Bodhi Mind Reflection
At the end of this past year, the agency that I had worked at for the past 25 years, decided to restructure the leadership team in response to an anticipated shortfall in the States budget and the diminished revenue that our agency would be getting in 2021. Even though I was very aware of the fact that like everything in life, a job is impermanent, I had always viewed my employment as stable, predictable and likely something that I would continue to stay at and eventually retire from, however on January 1st, I found myself unemployed.
One of the invaluable teachings of the Buddha is the lesson of impermanence. In these last couple of years of my studies and practice, I have become more and more sensitized of this fact and how prevalent impermanence is. All sentient beings in fact experience impermanence each moment of their lives simply in the act of breathing in and out.

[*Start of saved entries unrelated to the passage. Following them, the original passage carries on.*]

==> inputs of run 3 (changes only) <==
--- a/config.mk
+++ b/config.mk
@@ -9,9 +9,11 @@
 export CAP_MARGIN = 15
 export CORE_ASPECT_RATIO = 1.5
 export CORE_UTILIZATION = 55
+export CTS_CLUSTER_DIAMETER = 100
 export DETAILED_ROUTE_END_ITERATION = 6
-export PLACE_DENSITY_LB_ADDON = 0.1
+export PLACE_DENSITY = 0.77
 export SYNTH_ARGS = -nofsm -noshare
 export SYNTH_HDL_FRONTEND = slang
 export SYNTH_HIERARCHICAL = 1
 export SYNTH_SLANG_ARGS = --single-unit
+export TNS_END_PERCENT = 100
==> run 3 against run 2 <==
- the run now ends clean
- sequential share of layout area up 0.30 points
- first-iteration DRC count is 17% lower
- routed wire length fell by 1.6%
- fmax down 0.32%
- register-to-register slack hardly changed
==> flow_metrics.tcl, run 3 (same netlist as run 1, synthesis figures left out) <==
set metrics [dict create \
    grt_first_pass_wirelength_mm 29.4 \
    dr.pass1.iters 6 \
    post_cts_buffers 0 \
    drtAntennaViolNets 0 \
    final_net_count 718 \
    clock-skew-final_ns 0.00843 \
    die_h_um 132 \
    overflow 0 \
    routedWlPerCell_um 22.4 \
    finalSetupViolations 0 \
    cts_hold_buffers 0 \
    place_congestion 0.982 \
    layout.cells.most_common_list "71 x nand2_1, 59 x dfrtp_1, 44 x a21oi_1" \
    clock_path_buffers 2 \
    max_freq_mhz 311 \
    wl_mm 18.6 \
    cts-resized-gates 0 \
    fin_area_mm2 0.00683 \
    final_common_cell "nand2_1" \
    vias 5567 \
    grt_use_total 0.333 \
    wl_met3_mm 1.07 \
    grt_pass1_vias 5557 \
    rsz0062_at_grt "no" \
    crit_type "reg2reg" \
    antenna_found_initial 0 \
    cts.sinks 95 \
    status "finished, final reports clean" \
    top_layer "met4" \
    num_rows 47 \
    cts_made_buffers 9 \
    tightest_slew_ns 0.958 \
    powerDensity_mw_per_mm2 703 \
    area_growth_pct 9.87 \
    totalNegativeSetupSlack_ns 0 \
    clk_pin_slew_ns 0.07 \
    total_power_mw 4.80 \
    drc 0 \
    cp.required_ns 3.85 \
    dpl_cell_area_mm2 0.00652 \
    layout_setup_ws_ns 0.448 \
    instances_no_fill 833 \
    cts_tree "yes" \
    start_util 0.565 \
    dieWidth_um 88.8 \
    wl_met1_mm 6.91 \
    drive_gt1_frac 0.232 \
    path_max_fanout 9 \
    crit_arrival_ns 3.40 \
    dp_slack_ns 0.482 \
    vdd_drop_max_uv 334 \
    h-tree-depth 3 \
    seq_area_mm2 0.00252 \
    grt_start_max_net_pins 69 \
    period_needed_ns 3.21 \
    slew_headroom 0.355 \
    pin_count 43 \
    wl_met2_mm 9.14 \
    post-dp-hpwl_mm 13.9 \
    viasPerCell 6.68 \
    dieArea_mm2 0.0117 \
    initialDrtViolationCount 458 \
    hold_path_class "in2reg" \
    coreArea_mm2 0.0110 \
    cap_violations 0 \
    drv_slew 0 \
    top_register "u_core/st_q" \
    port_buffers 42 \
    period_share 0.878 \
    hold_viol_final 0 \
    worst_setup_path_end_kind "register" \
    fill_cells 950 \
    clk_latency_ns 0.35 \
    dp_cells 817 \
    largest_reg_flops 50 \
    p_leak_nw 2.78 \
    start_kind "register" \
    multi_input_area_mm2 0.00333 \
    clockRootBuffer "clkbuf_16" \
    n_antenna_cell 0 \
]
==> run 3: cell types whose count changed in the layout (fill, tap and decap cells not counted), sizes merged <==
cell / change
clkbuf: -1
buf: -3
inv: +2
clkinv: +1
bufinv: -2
[config.mk]
export PLATFORM = sky130hd
export DESIGN_NAME = echo_pulse_distance_meter_core
export DESIGN_NICKNAME = d
export VERILOG_FILES = /design/src/hw/rtl/epdm_pkg.sv /design/src/hw/rtl/echo_pulse_distance_meter_core.sv /design/src/hw/rtl/epdm_seq.sv /design/src/hw/rtl/epdm_scale.sv
export SDC_FILE = /design/constraint.sdc
export NUM_CORES = 1
export LEC_CHECK = 0
export ABC_AREA = 1
export BUFFER_PORTS_ARGS = -buffer_cell sky130_fd_sc_hd__buf_2
export CAP_MARGIN = 20
export CORE_UTILIZATION = 45
export CTS_CLUSTER_DIAMETER = 30
export DETAILED_ROUTE_END_ITERATION = 8
export PLACE_DENSITY = 0.69
export SLEW_MARGIN = 20
export SYNTH_ARGS = -nofsm -noshare
export SYNTH_HDL_FRONTEND = slang
export SYNTH_HIERARCHICAL = 1
export SYNTH_SLANG_ARGS = --single-unit
[constraint.sdc]
create_clock -name clk -period 8.29 [get_ports clk]
set_input_delay 1.2435 -clock clk [delete_from_list [all_inputs] [get_ports clk]]
set_output_delay 1.2435 -clock clk [all_outputs]
set_load 0.01 [all_outputs]
**src/hdl/min_forward_price_drop_macros.svh**
```systemverilog
// Assertion macros for the minimum forward price drop block.
// Used by the top level; needs clk and rst_n in scope.
`ifndef MIN_FORWARD_PRICE_DROP_MACROS_SVH
`define MIN_FORWARD_PRICE_DROP_MACROS_SVH

// Condition that holds at every clock edge out of reset
`define MFPD_ALWAYS(lbl, cond, msg) \
  lbl: assert property (@(posedge clk) disable iff (!rst_n) (cond)) else $error(msg);

// Implication checked at every clock edge out of reset
`define MFPD_IMPLY(lbl, ante, cons, msg) \
  lbl: assert property (@(posedge clk) disable iff (!rst_n) (ante) |-> (cons)) else $error(msg);

`endif

```
**src/hdl/mfpd_pkg.sv**
```systemverilog
// Shared constants and types for the minimum forward price drop block.
// No dependencies.
package mfpd_pkg;

  localparam int MAX_ITEMS  = 1024;
  localparam int PRICE_BITS = 48;
  localparam int IW         = $clog2(MAX_ITEMS);
  localparam int CW         = $clog2(MAX_ITEMS + 1);
  // queue depth, a power of two
  localparam int QDEPTH     = 2;
  localparam int QAW        = $clog2(QDEPTH);
  localparam int QW         = $clog2(QDEPTH + 1);

  typedef logic [PRICE_BITS-1:0] price_t;
  typedef logic [IW-1:0]         idx_t;
  typedef logic [CW-1:0]         cnt_t;
  typedef logic [QW-1:0]         qcnt_t;

  // one queued word: price, end of set, dropped for lack of room
  typedef struct packed {
    price_t price;
    logic   last;
    logic   drop;
  } item_t;

  // one sorted store entry
  typedef struct packed {
    price_t price;
    idx_t   pos;
  } ent_t;

  // queue status seen by front and back
  typedef struct packed {
    logic  empty;
    logic  full;
    qcnt_t cnt;
  } qstat_t;

endpackage

```
**src/hdl/mfpd_queue.sv**
```systemverilog
// Short queue between front and back parts.
// Depends on mfpd_pkg.
module mfpd_queue (
  input  logic             clk,
  input  logic             rst_n,
  input  logic             push,
  input  mfpd_pkg::item_t  push_item,
  input  logic             pop,
  output mfpd_pkg::item_t  head,
  output mfpd_pkg::qstat_t stat
);
  import mfpd_pkg::*;

  item_t           store_r [QDEPTH];
  logic [QAW-1:0]  wp_r, rp_r;
  qcnt_t           cnt_r;

  assign head       = store_r[rp_r];
  assign stat.empty = (cnt_r == '0);
  assign stat.full  = (cnt_r == qcnt_t'(QDEPTH));
  assign stat.cnt   = cnt_r;

  // payload slots
  always_ff @(posedge clk) begin
    if (push) begin
      store_r[wp_r] <= push_item;
    end
  end

  // pointers and fill count
  always_ff @(posedge clk) begin
    if (!rst_n) begin
      wp_r  <= '0;
      rp_r  <= '0;
      cnt_r <= '0;
    end else begin
      if (push) wp_r <= wp_r + 1'b1;
      if (pop)  rp_r <= rp_r + 1'b1;
      cnt_r <= cnt_r + qcnt_t'(push) - qcnt_t'(pop);
    end
  end

endmodule

```
**config.mk**
```make
export PLATFORM = sky130hd
export DESIGN_NAME = mfpd_queue
export DESIGN_NICKNAME = d
export VERILOG_FILES = /design/src/hdl/min_forward_price_drop_macros.svh /design/src/hdl/mfpd_pkg.sv /design/src/hdl/mfpd_queue.sv
export SDC_FILE = /design/constraint.sdc
export NUM_CORES = 1
export LEC_CHECK = 0
export ABC_AREA = 0
export BUFFER_PORTS_ARGS = -buffer_cell sky130_fd_sc_hd__buf_2
export CORE_MARGIN = 1.5
export CORE_UTILIZATION = 45
export DETAILED_ROUTE_END_ITERATION = 6
export PLACE_DENSITY = 0.68
export SLEW_MARGIN = 20
export SYNTH_ARGS = -nofsm -noshare
export SYNTH_HDL_FRONTEND = slang
export SYNTH_SLANG_ARGS = --single-unit
```
**constraint.sdc**
```tcl
create_clock -name clk -period 4.1 [get_ports clk]
set_clock_uncertainty 0.1 [all_clocks]
set_input_delay 0 -clock clk [delete_from_list [all_inputs] [get_ports clk]]
set_output_delay 0 -clock clk [all_outputs]
set_load 0.01 [all_outputs]
```
=== Word level (Yosys, flattened, before mapping) ===
Memory sizes are Yosys's and may differ from the RTL's. A register that Yosys moved wholly into a read port is not among the register bits.
Index checks and enable logic that the tools add are counted.

* Eq/ne operators: 1
* Mux-type cells: 4
* Reduce and logical (&&, ||, !) cells: 1
* Add/subtract/negate cells: 4

{| class="wikitable"
|+ Operators by type and width
! operator !! count
|-
| $mux W1 || 4
|-
| $add A1 B1 Y1 const B || 2
|-
| $add A2 B1 Y2 || 1
|-
| $eq A2 B2 Y1 const B || 1
|-
| $logic_not A2 Y1 || 1
|-
| $sub A2 B1 Y2 || 1
|}

* Bits of input ports: 54
* Register bits after elaboration: 4
* RAM bits: 100
* Memories: 1

{| class="wikitable"
|+ Memory list
! memory !! words !! bits a word !! read ports !! clocked after memory_dff !! wr ports !! line !! source
|-
| store_r || 2 || 50 || 1 || 1 || 1 || mfpd_queue.sv:14 || <nowiki>item_t store_r [QDEPTH];</nowiki>
|}

=== Depth between registers and ports, before layout ===
* Depth after elaboration: 3
* Mapped depth: 6
* Gate-level depth less buffers: 6

=== Worst setup path before layout ===
OpenSTA, ideal clock, no wires.

* Path type: reg-to-reg
* From: reg wp_r
* To: mem store_r[0][0] (netlist bit) (enable)
* Clock period less this slack: 3127 ps
* Path buffers: 0
* Stages on the path, launching flop included: 2
* Data arrival time: 2562 ps
* Setup slack: 973 ps
* Cells stage by stage: dfxtp_1 -> nor2b_1

{| class="wikitable"
|+ RTL lines
! element !! line !! source
|-
| from (decl) || mfpd_queue.sv:15 || <nowiki>logic [QAW-1:0] wp_r, rp_r;</nowiki>
|-
| from (signal assigned) || mfpd_queue.sv:37 || <nowiki>if (push) wp_r <= wp_r + 1'b1;</nowiki>
|-
| to (decl) || mfpd_queue.sv:14 ||
|}

Straight into the memory's write port.

==> flow_summary.toml <==
[power_and_ir_drop]
pwr-share-clk = 0.271
power_density_nw_per_um2 = 405
intPower_mw = 1.71
seq_power_share = 0.584
switching_share = 0.221
p_leak_nw = 2.19
peakVddDrop_mv = 0.179
p_switching_mw = 0.484
combPwrFrac = 0.145

[drt]
totalWireLength_mm = 7.01
drcViolationCount = 0
dr.pass1.iters = 4
ant_nets = 0
viasPerCell = 4.63
dr_total_vias = 2121
drt_iter0_markers = 72
wl_per_cell_um = 15.3

[synth]
synth_area_per_cell_um2 = 23.1
synth-seq-cells = 105
ys_types = 13
synth_cells = 177
yosys_warnings = 0
synth_area_um2 = 4090
synth_nets = 233
seq_area_frac_synth = 0.759

[clock_tree]
htreeDepth = 3
post_cts_buffers = 0
cts_buffers = 9
clock-sinks = 105
clk_path_buf_depth = 2
cts-root-buf = "clkbuf_8"
clock_latency_ns = 0.35
clk_pin_slew_ns = 0.09
cts_tree = "yes"

[worst_setup_path]
path_class = "reg2out"
cp_slowest_cell = "dfxtp_4"
crit_required_ns = 4.00
endpoint_kind = "output pin"
cp.arrival_ns = 1.85
start_kind = "register"
cpPeakStageDelay_ns = 0.97
cp_cell_sequence = "mux2_4 > buf_2"
cp_max_fo = 50
reg2reg_depth = 6

[floorplan]
die_area_um2 = 9670
start_util = 0.467
core_area_um2 = 8760
fp-row-count = 34
dieWidth_um = 98.3
fp.dieH_um = 98.3
ioPinCount = 108

[timing]
grt_setup_unrepaired = "no"
fin_crit_ns = 1.95
tightest_slew_ns = 0.934
setup_violations = 0
post-route-period-util = 0.477
fin_setup_tns_ns = 0
fmax_ghz = 0.512
fin_hold_ws_ns = 0.264
slew_headroom = 0.378
drv_slew = 0
finalHoldViolations = 0

[outcome]
outcome = "completed"

[placement]
dpl_cell_area_um2 = 4700
port_buffers = 107
place_inst = 389
gp_congestion = 0.703

[cells_and_area]
final_common_cell = "buf_2"
n_antenna_cell = 0
utilization = 0.619
multi_input_area_um2 = 877
fin_nets = 402
fillers = 659
final_layout_size_suffix_gt1_frac = 0.506
postLayoutCellArea_um2 = 5420
mostFrequentLayoutCells = "buf_2 (107), edfxtp_1 (100), dlygate4sd3_1 (54)"
register_area_um2 = 3110
final_cells = 458
syn2layout_area_growth_pct = 32.5

[global_route]
grt_use_total = 0.149
grt_pass1_vias = 2221
grt_overflow_total = 0
grt_max_degree = 51
grt_pass1_wl_mm = 10.8
antenna_found_initial = 0

[worst_hold_path]
min_path_type = "in2reg"
hold_path_depth = 2

[flow_run]
drv_cap = 0
[synth_stat cells (all sizes together)]
cell type | instances | area, um^2
xnor3 | 1 | 22.5
and2 | 4 | 25.0
xor2 | 1 | 8.76
inv | 2 | 7.51
ha | 2 | 25.0
edfxtp | 100 | 3000
dfxtp | 5 | 100
nor2 | 1 | 3.75
nor2b | 4 | 25.0
buf | 6 | 111
o21a | 1 | 7.51
mux2 | 50 | 751
[power by group through the flow]
stage	sequential (mW)	clock (mW)	combinational, mW
after CTS	1.28	0.613	0.323
final	1.28	0.594	0.318
after floorplan	1.28	0	0.207
after global routing	1.29	0.650	0.342
after global placement	1.30	0	0.272
after detailed placement	1.31	0	0.280
[worst max-delay path, delay by kind of cell, from the launching register on]
kind / cells / cell delay (ns)
multiplexers: 1 / 0.36
flip-flops: 1 / 0.97
buffers and inverters: 1 / 0.14
## config.mk

```make
export PLATFORM = sky130hd
export DESIGN_NAME = mfpd_front
export DESIGN_NICKNAME = d
export VERILOG_FILES = /design/src/hdl/min_forward_price_drop_macros.svh /design/src/hdl/mfpd_pkg.sv /design/src/hdl/mfpd_front.sv
export SDC_FILE = /design/constraint.sdc
export NUM_CORES = 1
export LEC_CHECK = 0
export BUFFER_PORTS_ARGS = -buffer_cell sky130_fd_sc_hd__buf_2
export CORE_MARGIN = 5
export CORE_UTILIZATION = 31
export DETAILED_ROUTE_END_ITERATION = 10
export PLACE_DENSITY_LB_ADDON = 0.25
export SLEW_MARGIN = 40
export SYNTH_ARGS = -nofsm -noshare
export SYNTH_HDL_FRONTEND = slang
export SYNTH_SLANG_ARGS = --single-unit
```

## constraint.sdc

```tcl
create_clock -name clk -period 1.8 [get_ports clk]
set_clock_uncertainty 0.15 [all_clocks]
set_input_delay 0 -clock clk [delete_from_list [all_inputs] [get_ports clk]]
set_output_delay 0 -clock clk [all_outputs]
set_load 0.1 [all_outputs]
```

## src/hdl/min_forward_price_drop_macros.svh

```systemverilog
// Assertion macros for the minimum forward price drop block.
// Used by the top level; needs clk and rst_n in scope.
`ifndef MIN_FORWARD_PRICE_DROP_MACROS_SVH
`define MIN_FORWARD_PRICE_DROP_MACROS_SVH

// Condition that holds at every clock edge out of reset
`define MFPD_ALWAYS(lbl, cond, msg) \
  lbl: assert property (@(posedge clk) disable iff (!rst_n) (cond)) else $error(msg);

// Implication checked at every clock edge out of reset
`define MFPD_IMPLY(lbl, ante, cons, msg) \
  lbl: assert property (@(posedge clk) disable iff (!rst_n) (ante) |-> (cons)) else $error(msg);

`endif

```

## src/hdl/mfpd_pkg.sv

```systemverilog
// Shared constants and types for the minimum forward price drop block.
// No dependencies.
package mfpd_pkg;

  localparam int MAX_ITEMS  = 1024;
  localparam int PRICE_BITS = 48;
  localparam int IW         = $clog2(MAX_ITEMS);
  localparam int CW         = $clog2(MAX_ITEMS + 1);
  // queue depth, a power of two
  localparam int QDEPTH     = 2;
  localparam int QAW        = $clog2(QDEPTH);
  localparam int QW         = $clog2(QDEPTH + 1);

  typedef logic [PRICE_BITS-1:0] price_t;
  typedef logic [IW-1:0]         idx_t;
  typedef logic [CW-1:0]         cnt_t;
  typedef logic [QW-1:0]         qcnt_t;

  // one queued word: price, end of set, dropped for lack of room
  typedef struct packed {
    price_t price;
    logic   last;
    logic   drop;
  } item_t;

  // one sorted store entry
  typedef struct packed {
    price_t price;
    idx_t   pos;
  } ent_t;

  // queue status seen by front and back
  typedef struct packed {
    logic  empty;
    logic  full;
    qcnt_t cnt;
  } qstat_t;

endpackage

```

## src/hdl/mfpd_front.sv

```systemverilog
// Front part: accepts input words, marks those beyond capacity as dropped.
// Depends on mfpd_pkg.
module mfpd_front (
  input  logic               clk,
  input  logic               rst_n,
  input  logic               in_valid,
  output logic               in_stall,
  input  mfpd_pkg::price_t   in_price,
  input  logic               in_last,
  input  mfpd_pkg::qstat_t   q_stat,
  output logic               q_push,
  output mfpd_pkg::item_t    q_item
);
  import mfpd_pkg::*;

  cnt_t count_r, count_nxt;
  logic accept;

  assign in_stall = q_stat.full;
  assign accept   = in_valid && !q_stat.full;
  assign q_push   = accept;

  // classify: the store takes at most MAX_ITEMS prices per set
  always_comb begin
    q_item.price = in_price;
    q_item.last  = in_last;
    q_item.drop  = (count_r == cnt_t'(MAX_ITEMS));
  end

  always_comb begin
    count_nxt = count_r;
    if (accept) begin
      if (in_last) begin
        count_nxt = '0;
      end else if (count_r != cnt_t'(MAX_ITEMS)) begin
        count_nxt = count_r + cnt_t'(1);
      end
    end
  end

  always_ff @(posedge clk) begin
    if (!rst_n) begin
      count_r <= '0;
    end else begin
      count_r <= count_nxt;
    end
  end

endmodule

```

Word level (Yosys, flattened, before mapping):

Cells that the tools add are included.

* output and inout port bits: 52
* memory bits (writable): 0
* register bits: 11
* bits in read-only memories: 0
* input bits: 56
* bits in latches: 0
* memories kept: 0

* multiplexer cells: 2
* shift-type cells: 0
* equality and inequality tests: 2
* multipliers: 0
* reduce and logical (&&, ||, !) cells: 4
* bitwise logic cells: 0
* $lt $le $gt $ge: 0
* div/mod/pow operators: 0
* $add $sub $neg: 1

Operators with widths (number)
* two-way mux 11 bit: 2
* adder 11 x 1 -> 11 bit, second input constant: 1
* == test 11 bit, second input constant: 1
* != test 11 bit, second input constant: 1
* AND reduction 2 bit: 1
* nonzero test 2 bit: 1
* logical AND 1 bit: 1
* logical NOT 1 bit: 1

Longest topological paths before layout:

* word-level depth: 3
* depth in mapped cells: 6
* mapped depth without buffers: 6

Worst setup path before layout:

OpenSTA, ideal clock, no wires.

* path kind: reg-to-reg
* start point: register count_r[0]
* end point: register count_r[1]
* arrival time: 3.339 ns
* required time: 1.421 ns
* stages on the path, launching flop included: 6
* slack: -1.918 ns
* buffers on the path: 0
* clock period less this slack: 3.718 ns
* cells stage by stage: dfxtp_1 inv_1 ha_1 or4b_4 nor3_1 o31ai_1

* longest elaborated chain between the ends: 3

RTL lines
* start, declared: RTL line mfpd_front.sv:16 `cnt_t count_r, count_nxt;`
* start signal, assigned: RTL line mfpd_front.sv:45 `count_r <= count_nxt;`
* adder 11 x 1 -> 11 bit / != test 11 bit (equally long branches): RTL line mfpd_front.sv:36, mfpd_front.sv:35
* two-way mux 11 bit / nonzero test 2 bit (equally long branches)
* two-way mux 11 bit / AND reduction 2 bit (equally long branches)

Several ways; a longest one is shown, not always the timed one. The select of a mux whose other input is x is not followed.
A chain may end at the register's enable or synchronous reset.

==> flow_metrics.py <==
metrics = {
    "placed_design": {
        "dp_cells": 133,
        "hpwl_mm": 1.40,
        "place.gp.congestion": 0.773,
        "port-buffer-count": 8,
    },
    "cts": {
        "clock_path_buffers": 2,
        "htree_levels": 1,
        "clock-sinks": 11,
        "root_buffer": "clkbuf_4",
        "numCtsBuffers": 3,
        "clk_pin_slew_worst_paths_ns": 0.07,
        "cts_tree": "yes",
        "clk_latency_ns": 0.28,
    },
    "yosys": {
        "yosysSeqAreaShare": 0.218,
        "netlist_instances": 123,
        "ys_top_cells_by_area": "buf_4, dfxtp_1, o21ai_0, nor2_1, ha_1",
        "yosys.cell_count.top_type": "buf_4",
        "synth_edf_count": 0,
        "ys_warn_count": 0,
        "mappedNetlistNets": 181,
        "synth_common_cells": "buf_4, dfxtp_1, nor2_1, o21ai_0",
        "syn_area_um2": 1010,
        "ys_ff_latch": 11,
        "ys_types": 33,
        "synth.top_cell.area_share": 0.372,
        "avgSynthCellArea_um2": 8.20,
        "synth-main-ff-cell": "dfxtp_1",
        "synth_area_leader_cell": "buf_4",
        "async_flop_share": 0,
    },
    "pwr": {
        "power_leakage_nw": 0.523,
        "ir_drop_v": 0.000409,
        "power_density_nw_per_um2": 864,
        "p_comb_frac": 0.574,
        "sw_frac_of_total": 0.593,
        "power.sequential.fraction": 0.249,
        "switchingPower_uw": 587,
        "power_frac_clock": 0.177,
        "p_int_uw": 402,
    },
    "worst_setup_path": {
        "path_cells": "inv_2 -> ha_4 -> or4b_4 -> buf_6 -> nor3_4 -> buf_12",
        "cp-start-kind": "flip-flop",
        "slowest_delay_ns": 0.47,
        "worstSetupPathType": "flip-flop to output pin",
        "path_max_fanout": 2,
        "critPathRequiredTime_ns": 1.65,
        "arrival_ns": 1.75,
        "endpoint_kind": "output pin",
        "reg2reg_setup_slack_ns": -0.04,
        "cpMaxStageDelayCell": "or4b_4",
    },
    "die": {
        "ios": 108,
        "rows": 20,
        "chipWidth_um": 67.0,
        "fp.dieH_um": 67.0,
        "fp.coreArea_um2": 3080,
        "die-area_um2": 4490,
        "start_util": 0.328,
    },
    "grt": {
        "top_usage_layer": "met2",
        "use_met1": 0.136,
        "grtUsageMet2": 0.213,
        "track_usage": 0.122,
        "antenna_found_initial": 0,
        "grt-ovfl-total": 0,
        "grt_pass1_vias": 923,
        "grt_pass1_wl_mm": 4.14,
        "met3_usage": 0.0304,
        "grt_max_degree": 10,
    },
    "sta": {
        "max_freq_mhz": 526,
        "fin_crit_sh": 1.06,
        "fin_hold_ws_ns": 0.0320,
        "finalSetupTns_ns": -0.175,
        "finalSetupViolCount": 3,
        "rsz0062_at_grt": "true",
        "slew_headroom": 0.665,
        "tightestPinTransition_ns": 0.506,
        "finalHoldViolCount": 0,
        "slew_violations": 0,
        "setup_ws_ns": -0.102,
        "fin_crit_ns": 1.90,
    },
    "run_status": {
        "outcome": "finished with violations",
        "violations": "negative setup slack",
    },
    "cells_and_area": {
        "fin_cells": 189,
        "largest_reg_flops": 11,
        "area_growth_pct": 13.4,
        "num_antenna_cells": 0,
        "reg.largest.list": "count_r x11",
        "fin_nets": 204,
        "drive_gt1_frac": 0.545,
        "largest-register": "count_r",
    },
    "routing": {
        "route.final.wire_length_mm": 2.80,
        "wl_per_cell_um": 14.8,
        "num_vias": 904,
        "drc": 0,
        "antenna_left": 0,
        "routed_via_density": 4.78,
        "drt_iter0_drc": 31,
        "dr.pass1.iters": 4,
    },
    "flow_run": {
        "max_cap_violations": 0,
    },
    "worst_hold_path": {
        "hold_path_class": "primary input to flip-flop",
    },
}
[worst max-delay path: cells and delay by family (launching register included)]
kind	cells	cell delay, ns
buf+inv	3	0.40
flops	1	0.32
simple gates	2	0.63
fa+ha+maj	1	0.12
[metal layers]
layer,up-vias,share of wire,routed length (µm)
li1,422,-,-
met1,413,0.34,945
met2,61,0.53,1490
met3,8,0.11,295
met4,0,0.022,62
met5,-,0,0
[logic make-up after synthesis]
kind of cell / after synthesis / share of synthesized area
fa+ha+maj: 2 / 0.0248
xor+xnor: 3 / 0.0261
buf+inv: 54 / 0.387
compound gates: 21 / 0.135
flops: 11 / 0.218
simple gates: 32 / 0.208
[power groups by stage]
stage          sequential (mW)  clock, mW  combinational [mW]
2_1_floorplan            0.253          0               0.556
3_3_place_gp             0.252          0              0.0799
3_5_place_dp             0.252          0              0.0805
4_1_cts                  0.246      0.185               0.599
5_1_grt                  0.247      0.199               0.579
6_report                 0.246      0.175               0.568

Change is all around us, ever present and part of the natural cycle of both tangible “things’ and intangible events.
Instead of getting upset about losing my job or being resentful towards the agency or my boss, I saw this change as a unique chance to re-examine my personal and professional direction in following a path of right livelihood. Losing my job has been in fact a powerful and poignant lesson in impermanence and the inevitable change in conditions that are in all of our lives. Practicing Buddhism gave me the tools to better respond in a way that was not reactive, hysterical or to freak out about being told that my position was being eliminated. Buddhim has shown me that this condition for me was in fact part of a natural course of events that I was to experience at this specific time. Unemployment has given me the opportunity to contemplate and reflect about my next steps professionally and what course I will take personally in my pursuit of a path of “right Livelihood”.
I am grateful for the years that I had at my job and equally thankful that this inevitable change and opportunity presented itself and is now before me. Five years ago I might have seen losing my job as a failure and setback. Today I see losing my job as part of the larger natural cycle of arising and ceasing.
I take blessings in my family (especially my wife) that they have been so supportive of me during this time. I see Buddha nature in each of them on a daily basis as they exercise patience, kindness and compassion towards me. In my daily practice, I have begun to understand that life is a series of moments that we intersect with and respond to and that to be mindful if only for a minute, we can still have the opportunity of being “one minute Buddha”. Just as the sunrise or the sunset has different degrees of spectacular, those displays of brilliance incrementally build and fade and produce not even the same colors that they did the previous moment. This exercise in inevitable change and knowing that impermanence is everywhere brings me happiness and hope and for that I am truly grateful.